Authors	Complications	Onset of complications after Cabrol procedure	Interventional treatments
Patel et al.4	Ischemia in left anterior descending coronary artery and left circumflex coronary artery	12 y	CABG; showed substantial improvement in exercise tolerance and reduction of angina
Coram et al.7	Unstable angina due to stenosis of the left coronary artery ostia and occlusion of the RCA ostia at the site of anastomosis of the Cabrol interposition graft in a patient with myelodysplastic syndrome	12 y	Emergent primary PCI with bare-metal stenting of left coronary artery, without complications
Ohki et al.8	Pseudoaneurysm of the descending aorta with enlargement of the RCA at anastomotic site and stenosis of the left coronary artery in a patient with Marfan syndrome	21 y	Aortic valve replacement with resection and reconstruction of the RCA, CABG for left coronary artery, palliative repair of pseudoaneurysm due to residual dilated aortic wall around coronary ostium
Davis et al.9	Pseudoaneurysm of aortic root with periprosthetic regurgitation and an abscess formation communication with the mediastinum	2 mo	Abscess drainage and subsequent antibiotic treatment, reoperation of the aortic root for repair of pseudoaneurysm
Hoskins et al.10	STEMI (leads V1, aVR, and aVL) in the left anterior descending coronary artery with subsequent cardiogenic shock	6 mo	Emergent primary PCI with bare-metal stenting of left anterior descending coronary artery; death occurred several hours later because of refractory ventricular arrhythmias
Jang et al.11	STEMI (leads I, aVL, V3–V6) of the RCA with complete thrombotic occlusion due to twisting of the Cabrol graft–RCA interposition graft anastomosis in a patient with Marfan syndrome	12 d	Emergent primary PCI with bare-metal stenting of the RCA, without complications
Hussain et al.12	Non-STEMI due to stenosis of the left coronary artery at the site of anastomosis of Cabrol interposition graft in a patient with Marfan syndrome	4 y	Primary PCI with drug-eluting stenting of left coronary artery, without complications
Uribe Gonzalez et al.13	Hemodynamic instability due to stenosis of left coronary artery with decreased flow to its distal branches from the Gore-Tex graft at the coronary-aorta anastomosis	48 h	Emergent primary PCI with bare-metal stenting of the left coronary artery through radial approach, without complications
Wells et al.14	Anterior STEMI due to thrombotic stenosis of the left coronary artery at the site of anastomosis of the Cabrol interposition graft	6 mo	Emergent primary PCI with bare-metal stenting of left coronary artery; death occurred the following morning because of refractory ventricular arrhythmias

As noted, before the present case, the latest documented ischemic complication of surgical root replacement with valve replacement was at 12 years, as noted by Coram et al.
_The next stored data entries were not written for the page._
--- config.mk ---
export PLATFORM = sky130hd
export DESIGN_NAME = ubsm_core
export DESIGN_NICKNAME = d
export VERILOG_FILES = /design/src/design/ubsm_pkg.sv /design/src/design/ubsm_timer_if.sv /design/src/design/ubsm_baud_timer.sv /design/src/design/ubsm_core.sv
export SDC_FILE = /design/constraint.sdc
export NUM_CORES = 1
export LEC_CHECK = 0
export ABC_AREA = 1
export BUFFER_PORTS_ARGS = -buffer_cell sky130_fd_sc_hd__buf_2
export CORE_ASPECT_RATIO = 0.8
export CORE_MARGIN = 5
export CORE_UTILIZATION = 55
export CTS_CLUSTER_SIZE = 25
export DETAILED_ROUTE_END_ITERATION = 8
export GPL_TIMING_DRIVEN = 0
export PLACE_DENSITY = 0.75
export REMOVE_ABC_BUFFERS = 1
export SLEW_MARGIN = 10
export SYNTH_ARGS = -nofsm -noshare
export SYNTH_HDL_FRONTEND = slang
export SYNTH_HIERARCHICAL = 1
export SYNTH_SLANG_ARGS = --single-unit
--- constraint.sdc ---
create_clock -name CORE_CLK -period 4.48 [get_ports CORE_CLK]
set_input_delay 0.896 -clock CORE_CLK [delete_from_list [all_inputs] [get_ports CORE_CLK]]
set_output_delay 0.896 -clock CORE_CLK [all_outputs]
set_load 0.01 [all_outputs]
CABG, Coronary artery bypass graft; PCI, percutaneous coronary intervention; RCA, right coronary artery.

Conclusion

In our case, dissection with false lumen formation was detected from the aortic root spreading distally to ascending aortic arch. Additionally, there an area of fibrin deposition within the Dacron graft proximal to the branching of the left main coronary artery. Repeated embolization from the communication between the false lumens to the coronary circulation, as well as thrombotic material in the graft itself, was likely responsible for the repeated anterior STEMIs. It is quite likely that late development of communications or fistulae between the aneurysm sac and aortic graft conduit could be a source of emboli in patients treated with the Cabrol procedure. The intraoperative findings further confirmed the echocardiographic findings, which illustrate how TEE enables an accurate and safe way to diagnose an uncommon and serious late postoperative complication. Careful follow-up of patients using echocardiography can detect early and late complications in patients who have undergone complex aortic root surgery.